Eastern Standard Tribe – Day 16 of 64
11.
Art and Linda in Linda’s miniscule joke of a flat. She’s two months into a six-month house-swap with some friends of friends who have a fourth-storey walkup in Kensington with a partial (i.e. fictional) view of the park. The lights are on timers and you need to race them to her flat’s door, otherwise there’s no way you’ll fit the archaic key into the battered keyhole—the windows in the stairwell are so grimed as to provide more of a suggestion of light than light itself.
Art’s ass aches and he paces the flat’s three wee rooms and drinks hormone-enhanced high-energy liquid breakfast from the half-fridge in the efficiency kitchen. Linda’s taken dibs on the first shower, which is fine by Art, who can’t get the hang of the goddamned-English-plumbing, which delivers an energy-efficient, eat-your-vegetables-and-save-the-planet trickle of scalding water.
Art has switched off his comm, his frazzled nerves no longer capable of coping with its perennial and demanding beeping and buzzing. This is very nearly unthinkable but necessary, he rationalizes, given the extraordinary events of the past twenty-four hours. And Fede can go fuck himself, for that matter, that paranoid asshole, and then he can fuck the clients in Jersey and the whole of V/DT while he’s at it.
The energy bev is kicking in and making his heart race and his pulse throb in his throat and he’s so unbearably hyperkinetic that he turns the coffee table on its end in the galley kitchen and clears a space in the living room that’s barely big enough to spin around in, and starts to work through a slow, slow set of Tai Chi, so slow that he barely moves at all, except that inside he can feel the moving, can feel the muscles’ every flex and groan as they wind up release, move and swing and slide.
Single whip slides into crane opens wings and he needs to crouch down low, lower than his woolen slacks will let him, and they’re grimy and gross anyway, so he undoes his belt and kicks them off. Down low as white crane opens wings and brush knee, punch, apparent closure, then low again, creakingly achingly low into wave hands like clouds, until his spine and his coccyx crackle and give, springing open, fascia open ribs open smooth breath rising and falling with his diaphragm smooth mind smooth and sweat cool in the mat of his hair.
He moves through the set and does not notice Linda until he unwinds into a slow, ponderous lotus kick, closes again, breathes a moment and looks around slowly, grinning like a holy fool.
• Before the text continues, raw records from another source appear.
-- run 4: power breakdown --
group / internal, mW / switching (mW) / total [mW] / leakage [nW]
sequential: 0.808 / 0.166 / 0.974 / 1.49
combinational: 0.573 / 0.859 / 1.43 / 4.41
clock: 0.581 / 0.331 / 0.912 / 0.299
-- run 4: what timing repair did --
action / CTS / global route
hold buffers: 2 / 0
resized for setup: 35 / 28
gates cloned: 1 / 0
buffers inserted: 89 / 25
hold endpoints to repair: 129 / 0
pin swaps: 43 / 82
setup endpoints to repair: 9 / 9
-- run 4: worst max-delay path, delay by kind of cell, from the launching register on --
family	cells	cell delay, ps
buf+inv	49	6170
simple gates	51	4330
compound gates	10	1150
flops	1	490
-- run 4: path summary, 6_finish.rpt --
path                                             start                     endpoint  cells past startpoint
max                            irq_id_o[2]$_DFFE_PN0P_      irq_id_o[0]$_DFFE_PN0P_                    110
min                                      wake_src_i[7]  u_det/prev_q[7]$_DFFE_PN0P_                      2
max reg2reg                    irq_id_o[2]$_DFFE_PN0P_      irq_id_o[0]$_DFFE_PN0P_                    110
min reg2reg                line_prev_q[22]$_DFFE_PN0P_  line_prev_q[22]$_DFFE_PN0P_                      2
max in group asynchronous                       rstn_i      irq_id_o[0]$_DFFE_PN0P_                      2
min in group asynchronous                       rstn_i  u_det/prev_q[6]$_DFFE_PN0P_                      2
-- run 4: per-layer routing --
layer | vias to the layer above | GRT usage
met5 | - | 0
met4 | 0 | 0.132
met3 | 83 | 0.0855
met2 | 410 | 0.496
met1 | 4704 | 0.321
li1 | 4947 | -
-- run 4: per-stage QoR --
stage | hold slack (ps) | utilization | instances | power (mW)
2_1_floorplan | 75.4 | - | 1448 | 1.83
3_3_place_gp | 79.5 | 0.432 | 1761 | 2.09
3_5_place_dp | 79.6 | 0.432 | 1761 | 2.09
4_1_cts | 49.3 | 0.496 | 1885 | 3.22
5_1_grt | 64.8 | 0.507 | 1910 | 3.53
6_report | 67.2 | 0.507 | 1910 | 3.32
$ cat src/common/ctc_pkg.sv
// Shared constants and types of the charge termination controller.
// Assumes one system clock and an oscillator tick that is synchronous to it.
package ctc_pkg;

  // ==========================================================================
  // Timing figures, as given for the nominal timer setting
  // ==========================================================================
  // Nominal safety timer period in minutes.
  localparam int unsigned SAFETY_MIN = 80;
  // Oscillator frequency in Hz that gives the nominal period.
  localparam longint unsigned OSC_HZ = 64'd518400;
  // Safety timer period in seconds.
  localparam int unsigned SAFETY_S = SAFETY_MIN * 60;
  // Battery voltage sampling interval in seconds.
  localparam int unsigned VSAMPLE_S = 4;
  // Temperature sampling interval in seconds.
  localparam int unsigned TSAMPLE_S = 8;
  // Temperature slope observation interval in seconds.
  localparam int unsigned SLOPE_S = 56;
  // Safety timer in oscillator cycles; exceeds 32 bits' signed range.
  localparam longint unsigned SAFETY_OSC = OSC_HZ * SAFETY_S;
  // One timer unit is one voltage sampling interval.
  localparam int unsigned UNITS_SAFETY = SAFETY_S / VSAMPLE_S;
  // Oscillator cycles per timer unit.
  localparam int unsigned UNIT_OSC = int'(SAFETY_OSC / UNITS_SAFETY);
  // The initial timer is this fraction of the safety timer.
  localparam int unsigned INIT_DIV = 80;
  localparam int unsigned INIT_UNITS = UNITS_SAFETY / INIT_DIV;
  // Peak voltage timer as a percentage of the safety timer.
  localparam int unsigned PEAK_PCT = 6;
  localparam int unsigned PEAK_UNITS = UNITS_SAFETY * PEAK_PCT / 100;
  // Timer units between two temperature samples.
  localparam int unsigned TSAMPLE_UNITS = TSAMPLE_S / VSAMPLE_S;
  // Temperature sample intervals spanned by one slope observation.
  localparam int unsigned SLOPE_SAMPLES = SLOPE_S / TSAMPLE_S;
  // The slope threshold input is compared against this multiple of the drop.
  localparam int unsigned SLOPE_MUL = 30;
  // A 0.25 percent drop below the peak is one part in this many.
  localparam int unsigned DROP_DEN = 400;
  // Test mode shrinks every timer by this factor.
  localparam int unsigned TEST_DIV = 512;
  // Trickle period in oscillator cycles; the switch releases one of them.
  localparam int unsigned TRICKLE_PERIOD = 128;

  // ==========================================================================
  // Widths
  // ==========================================================================
  localparam int unsigned UNIT_W = 11;
  localparam int unsigned PEAK_W = 7;
  localparam int unsigned FILL_W = 3;
  localparam int unsigned TRK_W = 7;
  localparam int unsigned PRE_W = 32;

  // ==========================================================================
  // Types
  // ==========================================================================
  // Charge phases.
  typedef enum logic [1:0] {
    ctc_check,
    ctc_fast,
    ctc_trickle,
    ctc_suspend
  } ctc_phase_t;

  // Comparator flags from the analog front end, each high when true.
  typedef struct packed {
    logic vbt_low_init;  // Battery below the early lower limit.
    logic vbt_low_run;   // Battery below the raised lower limit.
    logic vbt_high;      // Battery above the upper limit.
    logic vbt_max;       // Battery above the maximum-voltage cutoff.
    logic temp_hot;      // Temperature sense reports too hot.
    logic temp_cold;     // Temperature sense reports too cold.
    logic slope_off;     // Slope threshold input near supply.
    logic mode_gnd;      // Mode input tied to ground.
    logic mode_vcc;      // Mode input tied to supply.
  } ctc_cmp_t;

  // Cause of the end of fast charge.
  typedef struct packed {
    logic dv;      // Negative voltage step.
    logic zero_dv; // Peak voltage timer.
    logic slope;   // Temperature slope.
    logic safety;  // Safety timer.
    logic vmax;    // Maximum voltage.
  } ctc_cause_t;

endpackage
She’s in a tartan housecoat with a threadbare towel wrapped around her hair, water beading on her bony ankles and long, skinny feet. “Art! Goddamn, Art! What the hell was that?”
“Tai chi,” he says, drawing a deep breath in through his nostrils, feeling each rib expand in turn, exhaling through his mouth. “I do it to unwind.”
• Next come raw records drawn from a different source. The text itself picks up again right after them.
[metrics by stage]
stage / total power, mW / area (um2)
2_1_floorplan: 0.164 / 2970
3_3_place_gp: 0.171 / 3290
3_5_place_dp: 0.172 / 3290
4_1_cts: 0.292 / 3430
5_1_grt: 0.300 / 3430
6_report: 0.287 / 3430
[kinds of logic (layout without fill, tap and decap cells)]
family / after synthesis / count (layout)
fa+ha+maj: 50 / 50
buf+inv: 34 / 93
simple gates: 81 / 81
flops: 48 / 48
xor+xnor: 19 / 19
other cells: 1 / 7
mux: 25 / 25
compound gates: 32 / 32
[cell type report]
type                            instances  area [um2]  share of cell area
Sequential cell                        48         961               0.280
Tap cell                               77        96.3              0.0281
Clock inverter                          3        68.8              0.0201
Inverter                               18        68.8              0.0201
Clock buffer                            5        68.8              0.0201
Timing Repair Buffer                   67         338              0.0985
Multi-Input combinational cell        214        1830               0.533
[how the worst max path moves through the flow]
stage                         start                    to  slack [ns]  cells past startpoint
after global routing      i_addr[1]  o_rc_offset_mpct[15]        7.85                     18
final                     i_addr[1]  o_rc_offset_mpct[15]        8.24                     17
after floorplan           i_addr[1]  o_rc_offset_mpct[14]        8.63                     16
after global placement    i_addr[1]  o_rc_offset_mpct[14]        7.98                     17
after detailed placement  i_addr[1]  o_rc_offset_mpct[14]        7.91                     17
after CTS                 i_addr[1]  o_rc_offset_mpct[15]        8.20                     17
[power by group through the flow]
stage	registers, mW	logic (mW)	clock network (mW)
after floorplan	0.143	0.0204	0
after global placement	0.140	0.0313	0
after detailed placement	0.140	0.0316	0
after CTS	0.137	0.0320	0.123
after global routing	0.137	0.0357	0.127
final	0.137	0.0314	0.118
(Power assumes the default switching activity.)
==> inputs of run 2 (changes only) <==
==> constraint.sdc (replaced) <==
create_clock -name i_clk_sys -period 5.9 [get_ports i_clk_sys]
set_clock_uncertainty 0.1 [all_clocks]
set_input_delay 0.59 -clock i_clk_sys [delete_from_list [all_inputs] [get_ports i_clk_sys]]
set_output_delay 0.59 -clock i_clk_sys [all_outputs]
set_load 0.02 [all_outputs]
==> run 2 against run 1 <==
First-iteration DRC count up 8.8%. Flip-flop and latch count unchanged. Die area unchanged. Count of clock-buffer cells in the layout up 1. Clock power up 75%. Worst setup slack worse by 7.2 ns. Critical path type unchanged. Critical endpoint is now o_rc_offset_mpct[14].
“It was beautiful! Art! Art. Art. That was, I mean, wow. Inspiring. Something. You’re going to show me how to do that, Art. Right? You’re gonna.”
“I could try,” Art says. “I’m not really qualified to teach it—I stopped going to class ten years ago.”
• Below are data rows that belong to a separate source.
===== src/cis_irq_sources.sv =====
// Design decisions made here: strobed register access and the register addresses.
`timescale 1ns/1ps

// Overview of operation
// External pin detects rising edges when polarity bit is one, falling when zero.
// A valid external pin edge sets the external flag, control bit 1.
// Clearing external enable, control bit 4, stops that flag raising a request.
// Software clears the external flag itself before enabling it again.
// External pin wakes sleep only if its enable was set before sleep.
// After wake, branch to vector only when global enable is set.
// Timer rolling from its maximum to zero sets overflow flag, control bit 2.
// Timer overflow enable, control bit 5, gates the overflow request.
// Any level change on port pins 7 to 4 sets port flag, bit 0.
// A dedicated port change enable bit gates the port change request.
// Taking an interrupt pushes only the return program counter.
// Software saves working register, status and page latch itself.
// Return address stack holds eight entries.
// Request logic serves fourteen interrupt sources in all.
// A taken interrupt loads the program counter with vector 0004h.
// Request is OR of flag-and-enable pairs, gated by global enable.
module cis_irq_sources (
	// Clock and reset
	input  wire logic                  clk,
	input  wire logic                  reset,
	// Register port
	input  wire logic [7:0]            reg_addr,
	input  wire logic [7:0]            reg_wdata,
	input  wire logic                  reg_wr,
	input  wire logic                  reg_rd,
	output logic [7:0]                 reg_rdata,
	// Event sources
	input  wire logic                  ext_irq_pin,
	input  wire logic [7:0]            eight_bit_timer_count,
	input  wire logic [7:4]            upper_nibble_port,
	input  wire logic [10:0]           aux_flags,
	input  wire logic [10:0]           aux_enables,
	// Core sequencer
	input  wire logic                  sleep_enter,
	input  wire logic                  irq_ack,
	input  wire logic                  call_push,
	input  wire logic                  ret_pop,
	input  wire logic [12:0]           return_pc,
	output logic                       irq_req,
	output logic                       wake,
	output logic                       wake_to_vector,
	output logic                       pc_load,
	output logic [12:0]                vector_pc,
	output logic [12:0]                stack_top,
	// Interrupt line to the system
	output logic                       irq_out
);

	typedef struct packed {
		cis_pkg::cis_state_t st;
		logic [7:0]          irq_ctrl;
		logic                edge_pol;
		logic [3:0]          evt_status;
		logic [3:0]          evt_mask;
		logic [7:0]          rdata;
		logic [7:0]          last_timer;
		logic                timer_primed;
		logic [2:0]          sleep_en;
		logic                pc_load;
		logic [12:0]         vector_pc;
	} cis_main_state_t;

	cis_main_state_t       q;
	cis_main_state_t       next_q;
	cis_pkg::cis_regbus_t  bus;
	cis_pkg::cis_core_req_t core;
	logic                  ext_hit;
	logic                  port_hit;
	logic                  timer_ovf;
	logic                  pend_ext;
	logic                  pend_timer;
	logic                  pend_port;
	logic                  pend_aux;
	logic                  any_pend;
	logic                  global_en;
	logic                  wake_cond;
	logic [3:0]            stack_level;

	// Bundle the port signals so decode and sequencing read one carrier each
	assign bus.addr         = reg_addr;
	assign bus.wdata        = reg_wdata;
	assign bus.wr           = reg_wr;
	assign bus.rd           = reg_rd;
	assign core.sleep_enter = sleep_enter;
	assign core.irq_ack     = irq_ack;
	assign core.call_push   = call_push;
	assign core.ret_pop     = ret_pop;
	assign core.pc          = return_pc;

	// External pin edge, direction picked by the polarity bit
	cis_change_detect #(
		.W(1)
	) u_ext_edge (
		.clk     (clk),
		.reset   (reset),
		.sig     (ext_irq_pin),
		.rise_en (q.edge_pol),
		.fall_en (~q.edge_pol),
		.hit     (ext_hit)
	);

	// Upper nibble port, any change in either direction counts
	cis_change_detect #(
		.W(4)
	) u_port_change (
		.clk     (clk),
		.reset   (reset),
		.sig     (upper_nibble_port),
		.rise_en (1'b1),
		.fall_en (1'b1),
		.hit     (port_hit)
	);

	// Return addresses only; working register and status stay with software
	cis_return_stack u_stack (
		.clk       (clk),
		.reset     (reset),
		.push      (core.irq_ack | core.call_push),
		.pop       (core.ret_pop),
		.push_data (core.pc),
		.top       (stack_top),
		.level     (stack_level)
	);

	// Rollover seen between two consecutive timer samples
	assign timer_ovf = q.timer_primed & (q.last_timer == cis_pkg::TIMER_MAX)
		& (eight_bit_timer_count == cis_pkg::TIMER_ZERO);

	// Each flag paired with its own enable
	assign global_en  = q.irq_ctrl[cis_pkg::BIT_GLOBAL_EN];
	assign pend_ext   = q.irq_ctrl[cis_pkg::BIT_EXT_FLAG] & q.irq_ctrl[cis_pkg::BIT_EXT_EN];
	assign pend_timer = q.irq_ctrl[cis_pkg::BIT_TIMER_FLAG] & q.irq_ctrl[cis_pkg::BIT_TIMER_EN];
	assign pend_port  = q.irq_ctrl[cis_pkg::BIT_PORT_FLAG] & q.irq_ctrl[cis_pkg::BIT_PORT_EN];
	assign pend_aux   = |(aux_flags & aux_enables);
	assign any_pend   = pend_ext | pend_timer | pend_port | pend_aux;

	// Request to the core; flags latch regardless, only the request is gated
	assign irq_req = global_en & any_pend;

	// Wake uses enables captured at sleep entry, so enabling late does not wake
	assign wake_cond = (q.irq_ctrl[cis_pkg::BIT_EXT_FLAG] & q.sleep_en[0])
		| (q.irq_ctrl[cis_pkg::BIT_TIMER_FLAG] & q.sleep_en[1])
		| (q.irq_ctrl[cis_pkg::BIT_PORT_FLAG] & q.sleep_en[2]);

	// Handshake outputs straight from state
	assign wake           = (q.st == cis_pkg::ST_WAKE);
	assign wake_to_vector = wake & global_en;
	assign pc_load        = q.pc_load;
	assign vector_pc      = q.vector_pc;
	assign reg_rdata      = q.rdata;
	assign irq_out        = |(q.evt_status & q.evt_mask);

	// Next state: register port, flag setting, sleep sequencing and vectoring
	always_comb begin
		next_q = q;

		// Timer history for rollover detection
		next_q.last_timer   = eight_bit_timer_count;
		next_q.timer_primed = 1'b1;

		// Register writes; software may clear flags, hardware sets below win
		if (bus.wr) begin
			case (bus.addr)
				cis_pkg::ADDR_IRQ_CTRL: begin
					next_q.irq_ctrl = bus.wdata;
				end
				cis_pkg::ADDR_OPTION: begin
					next_q.edge_pol = bus.wdata[cis_pkg::BIT_EDGE_POL];
				end
				cis_pkg::ADDR_EVT_MASK: begin
					next_q.evt_mask = bus.wdata[3:0];
				end
				default: begin
				end
			endcase
		end

		// Taking an interrupt drops the global enable to block nesting
		if (core.irq_ack) begin
			next_q.irq_ctrl[cis_pkg::BIT_GLOBAL_EN] = 1'b0;
		end

		// Hardware flag sets, applied after any software clear
		if (ext_hit) begin
			next_q.irq_ctrl[cis_pkg::BIT_EXT_FLAG] = 1'b1;
		end
		if (timer_ovf) begin
			next_q.irq_ctrl[cis_pkg::BIT_TIMER_FLAG] = 1'b1;
		end
		if (port_hit) begin
			next_q.irq_ctrl[cis_pkg::BIT_PORT_FLAG] = 1'b1;
		end

		// Read data, registered for the cycle after the strobe
		next_q.rdata = 8'h00;
		if (bus.rd) begin
			case (bus.addr)
				cis_pkg::ADDR_IRQ_CTRL: begin
					next_q.rdata = q.irq_ctrl;
				end
				cis_pkg::ADDR_OPTION: begin
					next_q.rdata = {1'b0, q.edge_pol, 6'h00};
				end
				cis_pkg::ADDR_EVT_STATUS: begin
					next_q.rdata = {4'h0, q.evt_status};
				end
				cis_pkg::ADDR_EVT_MASK: begin
					next_q.rdata = {4'h0, q.evt_mask};
				end
				cis_pkg::ADDR_CORE_STATE: begin
					next_q.rdata = {1'b0, q.st, stack_level};
				end
				default: begin
					next_q.rdata = 8'h00;
				end
			endcase
		end

		// Sticky event status: read clears, a same-cycle event survives
		if (bus.rd && (bus.addr == cis_pkg::ADDR_EVT_STATUS)) begin
			next_q.evt_status = 4'h0;
		end
		next_q.evt_status[cis_pkg::EVT_EXT]   = next_q.evt_status[cis_pkg::EVT_EXT] | ext_hit;
		next_q.evt_status[cis_pkg::EVT_TIMER] = next_q.evt_status[cis_pkg::EVT_TIMER] | timer_ovf;
		next_q.evt_status[cis_pkg::EVT_PORT]  = next_q.evt_status[cis_pkg::EVT_PORT] | port_hit;
		next_q.evt_status[cis_pkg::EVT_WAKE]  = next_q.evt_status[cis_pkg::EVT_WAKE] | (q.st == cis_pkg::ST_WAKE);

		// Vector load follows an accepted interrupt by one cycle
		next_q.pc_load = core.irq_ack;
		if (core.irq_ack) begin
			next_q.vector_pc = cis_pkg::IRQ_VECTOR;
		end

		// Sleep sequencer
		case (q.st)
			cis_pkg::ST_RUN: begin
				if (core.sleep_enter) begin
					next_q.st       = cis_pkg::ST_SLEEP;
					next_q.sleep_en = {q.irq_ctrl[cis_pkg::BIT_PORT_EN], q.irq_ctrl[cis_pkg::BIT_TIMER_EN],
						q.irq_ctrl[cis_pkg::BIT_EXT_EN]};
				end
			end
			cis_pkg::ST_SLEEP: begin
				if (wake_cond) begin
					next_q.st = cis_pkg::ST_WAKE;
				end
			end
			cis_pkg::ST_WAKE: begin
				next_q.st = cis_pkg::ST_RUN;
			end
			default: begin
				next_q.st = cis_pkg::ST_RUN;
			end
		endcase
	end

	// State register
	always_ff @(posedge clk) begin
		if (reset) begin
			q            <= '0;
			q.st         <= cis_pkg::ST_RUN;
			q.irq_ctrl   <= cis_pkg::IRQ_CTRL_RST;
			q.edge_pol   <= cis_pkg::EDGE_POL_RST;
			q.evt_mask   <= cis_pkg::EVT_MASK_RST;
		end else begin
			q <= next_q;
		end
	end
endmodule // cis_irq_sources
“Shut, shut up, Art. You can teach that, damn, you can teach that, I know you can. That was, wow.” She rushes forward and takes his hands. She squeezes and looks into his eyes. She squeezes again and tugs his hands towards her hips, reeling his chest towards her breasts tilting her chin up and angling that long jawline that’s so long as to be almost horsey, but it isn’t, it’s strong and clean. Art smells shampoo and sandalwood talc and his skin puckers in a crinkle that’s so sudden and massive that it’s almost audible.